_BRIEF_
The stretch from the line with "localparam int GW" through the line with "localparam logic signed [AW+11:0] ACC_LO" in the records below: write it out exactly, and nothing else.

[Stored data]
<file path="src/rtl/assert_macros.svh">
// ----------------------------------------------------------------------------
// Assertion macros
// Shared concurrent assertion forms for the mixer RTL.
// ----------------------------------------------------------------------------
`ifndef ASSERT_MACROS_SVH
`define ASSERT_MACROS_SVH

// The consequent must hold in the same cycle as the antecedent.
`define ACM_ASSERT_SAME(name, clk, rst_n, ante, cons) \
    name: assert property (@(posedge clk) disable iff (!rst_n) (ante) |-> (cons)) \
        else $error("mixer assertion failed");

// The consequent must hold in the cycle after the antecedent.
`define ACM_ASSERT_NEXT(name, clk, rst_n, ante, cons) \
    name: assert property (@(posedge clk) disable iff (!rst_n) (ante) |=> (cons)) \
        else $error("mixer assertion failed");

`endif

</file>
<file path="src/rtl/acm_pkg.sv">
// ----------------------------------------------------------------------------
// acm_pkg
// Shared types and constants of the audio channel mixer.
// ----------------------------------------------------------------------------
`timescale 1ns / 1ps
`default_nettype none

package acm_pkg;

    localparam int MAX_VOLUME_DEF = 255;

    localparam int SAMPLE_W = 16;
    localparam int VOL_W    = 8;
    localparam int CFG_W    = 8;
    localparam int CFG_IDX_W = 1;
    localparam int ACC_W    = 24;
    localparam int GAIN_W   = 17;
    localparam int TERM_W   = 35;
    localparam int RECIP_SHIFT = 25;

    localparam logic [CFG_IDX_W-1:0] CFG_GLOBAL_VOLUME = 1'b0;
    localparam logic [CFG_IDX_W-1:0] CFG_OUTPUT_WIDE   = 1'b1;

    localparam logic [VOL_W-1:0] GLOBAL_VOLUME_RESET = 8'd128;

    typedef struct packed {
        logic load;
        logic mul;
        logic recip;
        logic corr;
        logic scale;
        logic accum;
        logic emit;
    } cmd_t;

    typedef struct packed {
        logic last;
        logic out_stall;
    } sts_t;

endpackage

`default_nettype wire

</file>
<file path="src/rtl/acm_ctrl.sv">
// ----------------------------------------------------------------------------
// acm_ctrl
// Sequencer that steps one input word through the mixer datapath.
// ----------------------------------------------------------------------------
`timescale 1ns / 1ps
`default_nettype none

module acm_ctrl (
    input  wire logic         clk,
    input  wire logic         rst_n,
    input  wire logic         s_tvalid,
    output logic              s_tready,
    input  acm_pkg::sts_t     sts,
    output acm_pkg::cmd_t     cmd
);

    typedef enum logic [6:0] {
        ST_IDLE  = 7'b0000001,
        ST_MUL   = 7'b0000010,
        ST_RECIP = 7'b0000100,
        ST_CORR  = 7'b0001000,
        ST_SCALE = 7'b0010000,
        ST_ACCUM = 7'b0100000,
        ST_EMIT  = 7'b1000000
    } state_t;

    state_t state_reg;
    state_t state_next;

    always_comb
    begin
        state_next = state_reg;
        cmd        = '0;
        unique case (state_reg)
            ST_IDLE:
            begin
                if (s_tvalid)
                begin
                    cmd.load   = 1'b1;
                    state_next = ST_MUL;
                end
            end
            ST_MUL:
            begin
                cmd.mul    = 1'b1;
                state_next = ST_RECIP;
            end
            ST_RECIP:
            begin
                cmd.recip  = 1'b1;
                state_next = ST_CORR;
            end
            ST_CORR:
            begin
                cmd.corr   = 1'b1;
                state_next = ST_SCALE;
            end
            ST_SCALE:
            begin
                cmd.scale  = 1'b1;
                state_next = ST_ACCUM;
            end
            ST_ACCUM:
            begin
                cmd.accum  = 1'b1;
                state_next = sts.last ? ST_EMIT : ST_IDLE;
            end
            ST_EMIT:
            begin
                if (!sts.out_stall)
                begin
                    cmd.emit   = 1'b1;
                    state_next = ST_IDLE;
                end
            end
            default:
            begin
                state_next = ST_IDLE;
            end
        endcase
    end

    assign s_tready = (state_reg == ST_IDLE);

    always_ff @(posedge clk or negedge rst_n)
    begin
        if (!rst_n)
        begin
            state_reg <= ST_IDLE;
        end
        else
        begin
            state_reg <= state_next;
        end
    end

endmodule

`default_nettype wire

</file>
<file path="src/rtl/acm_datapath.sv">
// ----------------------------------------------------------------------------
// acm_datapath
// Gain computation, sample scaling, saturating accumulation and output clip.
// ----------------------------------------------------------------------------
`timescale 1ns / 1ps
`default_nettype none

`include "assert_macros.svh"

module acm_datapath #(
    parameter int MAX_VOLUME = acm_pkg::MAX_VOLUME_DEF
) (
    input  wire logic                          clk,
    input  wire logic                          rst_n,
    input  wire logic                          cfg_we,
    input  wire logic [acm_pkg::CFG_IDX_W-1:0] cfg_index,
    input  wire logic [acm_pkg::CFG_W-1:0]     cfg_data,
    input  wire logic [23:0]                   s_tdata,
    input  wire logic [1:0]                    s_tuser,
    input  wire logic                          s_tlast,
    output logic                               m_tvalid,
    input  wire logic                          m_tready,
    output logic [15:0]                        m_tdata,
    output logic [0:0]                         m_tuser,
    input  acm_pkg::cmd_t                      cmd,
    output acm_pkg::sts_t                      sts
);

    localparam int GW  = acm_pkg::GAIN_W;
    localparam int RS  = acm_pkg::RECIP_SHIFT;
    localparam int RW  = RS + 1;
    localparam int QW  = GW + RW;
    localparam int MW  = GW + 8;
    localparam int TW  = acm_pkg::TERM_W;
    localparam int AW  = acm_pkg::ACC_W;
    localparam int SW  = acm_pkg::SAMPLE_W;

    localparam logic [RW-1:0] RECIP = RW'((64'd1 << RS) / MAX_VOLUME);
    localparam logic [MW-1:0] MAXV  = MW'(MAX_VOLUME);
    localparam logic signed [AW+11:0] ACC_HI = (AW+12)'((64'sd1 <<< (AW-1)) - 1);
    localparam logic signed [AW+11:0] ACC_LO = -(AW+12)'(64'sd1 <<< (AW-1));

    logic [7:0]        gvol_reg, gvol_next;
    logic              owide_reg, owide_next;

    logic [SW-1:0]     raw_reg;
    logic [7:0]        vol_reg;
    logic              swide_reg;
    logic              has_reg;
    logic              last_reg;

    logic [GW-1:0]     prod_reg, prod_next;
    logic [GW-1:0]     q0_reg, q0_next;
    logic [GW-1:0]     gain_reg, gain_next;
    logic signed [TW-1:0] term_reg, term_next;
    logic signed [AW-1:0] acc_reg, acc_next;

    logic              ovalid_reg, ovalid_next;
    logic [SW-1:0]     odata_reg, odata_next;
    logic              oclip_reg, oclip_next;

    logic [8:0]        vol_p1;
    logic [16:0]       vol_mul;
    logic [QW-1:0]     recip_prod;
    logic [MW-1:0]     q0_times_m;
    logic [MW-1:0]     remainder;
    logic signed [16:0] op_s;
    logic signed [TW-1:0] contrib;
    logic signed [AW+11:0] sum;
    logic signed [AW:0]   acc_bias;
    logic signed [16:0]   acc_div;

    always_comb
    begin
        gvol_next  = gvol_reg;
        owide_next = owide_reg;
        if (cfg_we)
        begin
            unique case (cfg_index)
                acm_pkg::CFG_GLOBAL_VOLUME: gvol_next  = cfg_data;
                acm_pkg::CFG_OUTPUT_WIDE:   owide_next = cfg_data[0];
                default:                    gvol_next  = gvol_reg;
            endcase
        end
    end

    always_comb
    begin
        vol_p1     = {1'b0, vol_reg} + 9'd1;
        vol_mul    = 17'(vol_p1) * 17'(gvol_reg);
        prod_next  = {vol_mul[15:0], 1'b0};

        recip_prod = QW'(prod_reg) * QW'(RECIP);
        q0_next    = recip_prod[RS+GW-1:RS];

        q0_times_m = MW'(q0_reg) * MAXV;
        remainder  = MW'(prod_reg) - q0_times_m;
        gain_next  = (remainder >= MAXV) ? q0_reg + GW'(1) : q0_reg;

        if (swide_reg)
        begin
            op_s = 17'($signed(raw_reg));
        end
        else
        begin
            op_s = $signed({9'b0, raw_reg[7:0]}) - 17'sd127;
        end
        term_next = TW'(op_s) * TW'($signed({1'b0, gain_reg}));

        if (swide_reg)
        begin
            contrib = (term_reg + (term_reg[TW-1] ? TW'(255) : TW'(0))) >>> 8;
        end
        else
        begin
            contrib = term_reg;
        end
        sum = (AW+12)'(acc_reg) + (AW+12)'(contrib);
        acc_next = acc_reg;
        if (cmd.accum && has_reg)
        begin
            priority if (sum > ACC_HI)
            begin
                acc_next = AW'(ACC_HI);
            end
            else if (sum < ACC_LO)
            begin
                acc_next = AW'(ACC_LO);
            end
            else
            begin
                acc_next = AW'(sum);
            end
        end
        else if (cmd.emit)
        begin
            acc_next = '0;
        end
    end

    always_comb
    begin
        acc_bias = (AW+1)'(acc_reg) + (acc_reg[AW-1] ? (AW+1)'(255) : (AW+1)'(0));
        acc_div  = 17'(acc_bias >>> 8);
        odata_next  = odata_reg;
        oclip_next  = oclip_reg;
        ovalid_next = ovalid_reg && !m_tready;
        if (cmd.emit)
        begin
            ovalid_next = 1'b1;
            if (owide_reg)
            begin
                priority if (acc_reg > AW'(32767))
                begin
                    odata_next = 16'h7FFF;
                    oclip_next = 1'b1;
                end
                else if (acc_reg < -AW'(32768))
                begin
                    odata_next = 16'h8000;
                    oclip_next = 1'b1;
                end
                else
                begin
                    odata_next = acc_reg[15:0];
                    oclip_next = 1'b0;
                end
            end
            else
            begin
                priority if (acc_div > 17'sd127)
                begin
                    odata_next = 16'd255;
                    oclip_next = 1'b1;
                end
                else if (acc_div < -17'sd127)
                begin
                    odata_next = 16'd0;
                    oclip_next = 1'b1;
                end
                else
                begin
                    odata_next = 16'(acc_div + 17'sd127);
                    oclip_next = 1'b0;
                end
            end
        end
    end

    always_ff @(posedge clk or negedge rst_n)
    begin
        if (!rst_n)
        begin
            gvol_reg   <= acm_pkg::GLOBAL_VOLUME_RESET;
            owide_reg  <= 1'b0;
            acc_reg    <= '0;
            ovalid_reg <= 1'b0;
        end
        else
        begin
            gvol_reg   <= gvol_next;
            owide_reg  <= owide_next;
            acc_reg    <= acc_next;
            ovalid_reg <= ovalid_next;
        end
    end

    always_ff @(posedge clk)
    begin
        if (cmd.load)
        begin
            raw_reg   <= s_tdata[15:0];
            vol_reg   <= s_tdata[23:16];
            swide_reg <= s_tuser[0];
            has_reg   <= s_tuser[1];
            last_reg  <= s_tlast;
        end
        if (cmd.mul)
        begin
            prod_reg <= prod_next;
        end
        if (cmd.recip)
        begin
            q0_reg <= q0_next;
        end
        if (cmd.corr)
        begin
            gain_reg <= gain_next;
        end
        if (cmd.scale)
        begin
            term_reg <= term_next;
        end
        odata_reg <= odata_next;
        oclip_reg <= oclip_next;
    end

    assign sts.last      = last_reg;
    assign sts.out_stall = ovalid_reg && !m_tready;

    assign m_tvalid = ovalid_reg;
    assign m_tdata  = odata_reg;
    assign m_tuser  = oclip_reg;

    `ACM_ASSERT_SAME(a_emit_not_stalled, clk, rst_n, cmd.emit, !(ovalid_reg && !m_tready))
    `ACM_ASSERT_NEXT(a_emit_shows_word, clk, rst_n, cmd.emit, m_tvalid)
    `ACM_ASSERT_NEXT(a_emit_clears_acc, clk, rst_n, cmd.emit, acc_reg == '0)

endmodule

`default_nettype wire

</file>
<file path="src/rtl/audio_channel_mixer_clip.sv">
// ----------------------------------------------------------------------------
// audio_channel_mixer_clip
// Mixes channel samples of one frame into a single clipped output sample.
// ----------------------------------------------------------------------------
// Channel   Dir  Contents
// s_*       in   tdata: sample_raw[15:0], channel_volume[23:16];
//                tuser: sample_wide, has_sample; tlast: last_in_frame
// m_*       out  tdata: mixed_out[15:0]; tuser: was_clipped
// cfg_*     in   index 0 global_volume, index 1 output_wide
//
// Each input word passes through gain multiply, reciprocal divide,
// remainder correction, sample scale and accumulate, which run in turn
// through one datapath, and the frame end adds an output clip step.
// The accumulator and configuration registers reset asynchronously on rst_n.
// A held output word stalls only the clip step of the next frame end.
// ----------------------------------------------------------------------------
`timescale 1ns / 1ps
`default_nettype none

module audio_channel_mixer_clip #(
    parameter int MAX_VOLUME = acm_pkg::MAX_VOLUME_DEF
) (
    input  wire logic                          clk,
    input  wire logic                          rst_n,
    input  wire logic                          cfg_we,
    input  wire logic [acm_pkg::CFG_IDX_W-1:0] cfg_index,
    input  wire logic [acm_pkg::CFG_W-1:0]     cfg_data,
    input  wire logic                          s_tvalid,
    output logic                               s_tready,
    // sample_raw [15:0], channel_volume [23:16]
    input  wire logic [23:0]                   s_tdata,
    // sample_wide [0], has_sample [1]
    input  wire logic [1:0]                    s_tuser,
    input  wire logic                          s_tlast,
    output logic                               m_tvalid,
    input  wire logic                          m_tready,
    // mixed_out [15:0]
    output logic [15:0]                        m_tdata,
    // was_clipped [0]
    output logic [0:0]                         m_tuser
);

    acm_pkg::cmd_t cmd;
    acm_pkg::sts_t sts;

    acm_ctrl u_ctrl (
        .clk      (clk),
        .rst_n    (rst_n),
        .s_tvalid (s_tvalid),
        .s_tready (s_tready),
        .sts      (sts),
        .cmd      (cmd)
    );

    acm_datapath #(
        .MAX_VOLUME (MAX_VOLUME)
    ) u_datapath (
        .clk       (clk),
        .rst_n     (rst_n),
        .cfg_we    (cfg_we),
        .cfg_index (cfg_index),
        .cfg_data  (cfg_data),
        .s_tdata   (s_tdata),
        .s_tuser   (s_tuser),
        .s_tlast   (s_tlast),
        .m_tvalid  (m_tvalid),
        .m_tready  (m_tready),
        .m_tdata   (m_tdata),
        .m_tuser   (m_tuser),
        .cmd       (cmd),
        .sts       (sts)
    );

endmodule

`default_nettype wire
</file>
<file path="config.mk">
export PLATFORM = sky130hd
export DESIGN_NAME = audio_channel_mixer_clip
export DESIGN_NICKNAME = d
export VERILOG_FILES = /design/src/rtl/acm_pkg.sv /design/src/rtl/acm_ctrl.sv /design/src/rtl/acm_datapath.sv /design/src/rtl/audio_channel_mixer_clip.sv
export VERILOG_INCLUDE_DIRS = /design/src /design/src/rtl
export SDC_FILE = /design/constraint.sdc
export NUM_CORES = 1
export LEC_CHECK = 0
export ABC_CLOCK_PERIOD_IN_PS = 7750
export BUFFER_PORTS_ARGS = -buffer_cell sky130_fd_sc_hd__buf_2
export CAP_MARGIN = 20
export CORE_ASPECT_RATIO = 0.75
export CORE_MARGIN = 2
export CORE_UTILIZATION = 60
export CTS_BUF_LIST = sky130_fd_sc_hd__clkbuf_8 sky130_fd_sc_hd__clkbuf_16
export CTS_CLUSTER_DIAMETER = 40
export DETAILED_ROUTE_END_ITERATION = 10
export HOLD_SLACK_MARGIN = 0.05
export PLACE_DENSITY = 0.79
export SLEW_MARGIN = 20
export SYNTH_ARGS = -nofsm -noshare
export SYNTH_HDL_FRONTEND = slang
export SYNTH_SLANG_ARGS = --single-unit
</file>
<file path="constraint.sdc">
create_clock -name clk -period 7.75 [get_ports clk]
set_clock_uncertainty 0.05 [all_clocks]
set_input_delay 0.3875 -clock clk [delete_from_list [all_inputs] [get_ports clk]]
set_output_delay 0.3875 -clock clk [all_outputs]
set_load 0.05 [all_outputs]
</file>
==> flow_summary_export.csv <==
group,metric,value,unit
global_route,grt_pass1_vias,17400,
sta,tightest_slew,1.06,ns
routing,vias_per_cell,5.93,
logic_synthesis,ys_seq_area_share,20.1,%
clock_network,cts_buffers,17,
die,fp.dieH,168,microns
global_route,overflow,0,
cells_and_area,num_antenna_cells,0,
global_route,grt_max_degree,54,
worst_setup_path,startpoint_type,"register",
sta,period_share,97.0,%
logic_synthesis,synthesis.area,21600,sq um
worst_setup_path,crit_family,"adder cells",
clock_network,h-tree-depth,4,
sta,setup_viol,0,
sta,finalSetupTns,0,ns
placed_design,portBuffers,59,
die,ios,60,
routing,drc_errors,0,
routing,wl_per_cell,18.1,microns
clock_network,clockBufferDepth,2,
clock_network,clk_pin_slew,0.07,ns
clock_network,cts-root-buf,"clkbuf_16",
global_route,antenna_found_initial,0,
logic_synthesis,ys.flop_type,"edfxtp_1",
die,dieArea,37600,sq um
sta,hold_violations,0,
global_route,grt_pass1_wl,86300,microns
routing,dr.first_iter.drc_count,1452,
cells_and_area,drive_above_1_share,8.26,%
logic_synthesis,syn_avg_cell_area,9.29,sq um
logic_synthesis,synth_nets,2854,
cells_and_area,largest_register_ffs,29,
placed_design,place_congestion,0.918,
worst_setup_path,crit_fanout,6,
die,rows,60,
die,core-area,35700,sq um
sta,slew_headroom,27.2,%
routing,ant_nets,0,
worst_setup_path,worstPathArrival,7.67,ns
die,die_width,223,microns
logic_synthesis,async_reset_ff_share,27.2,%
global_route,gr-usage-all-layers,28.5,%
sta,layout_setup_ws,0.229,ns
worst_setup_path,cp_slowest_cell,"fa_1",
worst_setup_path,crit_top_cell,"inv_1",
clock_network,cts_tree,"done",
logic_synthesis,syn_inst,2326,
worst_setup_path,crit_type,"register to register",
worst_setup_path,worstPathRequired,7.90,ns
worst_setup_path,critPathMaxStageDelay,0.58,ns
logic_synthesis,yosysWarningCount,0,
status,outcome,"finished, final reports clean",
sta,fmax,133,MHz
clock_network,cts.sinks,151,
worst_setup_path,endpoint_kind,"register",
sta,slew_viol_final,0,
cells_and_area,final_nets,2913,
worst_setup_path,worst-path-buf-inv,4,
logic_synthesis,synth_seq_cells,151,
clock_network,clk_latency,0.46,ns
routing,vias,17000,
logic_synthesis,synth_edf_count,110,
routing,drt_wl_total,51800,microns
routing,drtPass1Iterations,6,
placed_design,post-place-ws,0.126,ns
min_path,min_path_type,"input pin to register",
run,drv_cap,0,
placed_design,dp_hpwl,40800,microns
cells_and_area,area_growth,7.31,%
die,start_util,60.6,%
logic_synthesis,synth.distinct_cells,98,
sta,fin_crit,7.52,ns
[worst reg2reg max path, delay by kind of cell, from the launching register on]
kind	cells	cell delay, ns
AND/OR/NAND/NOR	6	1.31
XOR/XNOR	2	0.16
AO/OA/AOI/OAI	9	2.15
adder cells (fa/ha/maj)	6	2.82
flip-flops	1	0.40
buffers and inverters	4	0.39
[path summary, 6_finish.rpt]
path,startpoint,end,slack [ns],cells past startpoint
max,u_datapath.q0_reg[4],u_datapath.gain_reg[3],0.23,27
min,s_tdata[14],u_datapath.raw_reg[14],0.06,1
max reg2reg,u_datapath.q0_reg[4],u_datapath.gain_reg[3],0.23,27
min reg2reg,u_ctrl.state_reg[1],u_ctrl.state_reg[5],0.51,1
max in group asynchronous,rst_n,u_datapath.acc_reg[19],6.46,2
min in group asynchronous,rst_n,u_datapath.gvol_reg[6],0.57,2
[cells by family after synthesis]
family / count (synthesis) / share of synthesized area, %
xor+xnor: 130 / 5.33
fa+ha+maj: 487 / 36.8
flops: 151 / 20.1
buf+inv: 441 / 8.06
compound gates: 404 / 12.7
simple gates: 698 / 16.4
mux: 15 / 0.765
[stage by stage]
step / util (%) / std cells / area [sq um] / hold slack [ns]
2_1_floorplan: - / 2326 / 21600 / 0.0419
3_3_place_gp: 62.6 / 2805 / 22300 / 0.473
3_5_place_dp: 62.6 / 2805 / 22300 / 0.477
4_1_cts: 64.7 / 2856 / 23100 / 0.0516
5_1_grt: 65.0 / 2863 / 23200 / 0.0560
6_report: 65.0 / 2863 / 23200 / 0.0585
[per-layer routing]
metal | wire length, microns | up-vias | GRT usage (%) | part of all wire, %
li1 | - | 7892 | - | -
met1 | 23200 | 8378 | 41.0 | 45
met2 | 23700 | 607 | 45.1 | 46
met3 | 3510 | 95 | 4.00 | 6.8
met4 | 1310 | 0 | 8.96 | 2.5
met5 | 0 | - | 0 | 0
[synthesized netlist by cell type, types with 12 or more instances]
library cell  number  area (sq um)
inv_1            369          1390
fa_1             246          4920
nand2_1          243           912
ha_1             241          3020
and2_1           128           801
a21oi_1          123           616
edfxtp_1         110          3300
nor2_1            99           372
xnor2_1           85           744
o21ai_0           72           360
clkbuf_1          48           180
nand3_1           48           240
xor2_1            44           385
dfrtp_1           39           976
nor3_1            29           145
a21o_1            28           210
nor2b_1           27           169
and3_1            24           150
o21a_1            20           150
o211ai_1          18           135
a31oi_1           17           106
nand4_1           14          87.6
nand2b_1          13          81.3
or3_1             13          81.3
buf_2             12          60.1
mux2_2            12           135
[final cells by class]
type                            instances  area [sq um]
Multi-Input combinational cell       1735         15600
Fill cell                            2786         12500
Sequential cell                       151          4330
Inverter                              370          1390
Timing Repair Buffer                  110           726
Tap cell                              465           582
Clock buffer                           17           425
Clock inverter                         15           118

_ANSWER SECTION_
    localparam int GW  = acm_pkg::GAIN_W;
    localparam int RS  = acm_pkg::RECIP_SHIFT;
    localparam int RW  = RS + 1;
    localparam int QW  = GW + RW;
    localparam int MW  = GW + 8;
    localparam int TW  = acm_pkg::TERM_W;
    localparam int AW  = acm_pkg::ACC_W;
    localparam int SW  = acm_pkg::SAMPLE_W;

    localparam logic [RW-1:0] RECIP = RW'((64'd1 << RS) / MAX_VOLUME);
    localparam logic [MW-1:0] MAXV  = MW'(MAX_VOLUME);
    localparam logic signed [AW+11:0] ACC_HI = (AW+12)'((64'sd1 <<< (AW-1)) - 1);
    localparam logic signed [AW+11:0] ACC_LO = -(AW+12)'(64'sd1 <<< (AW-1));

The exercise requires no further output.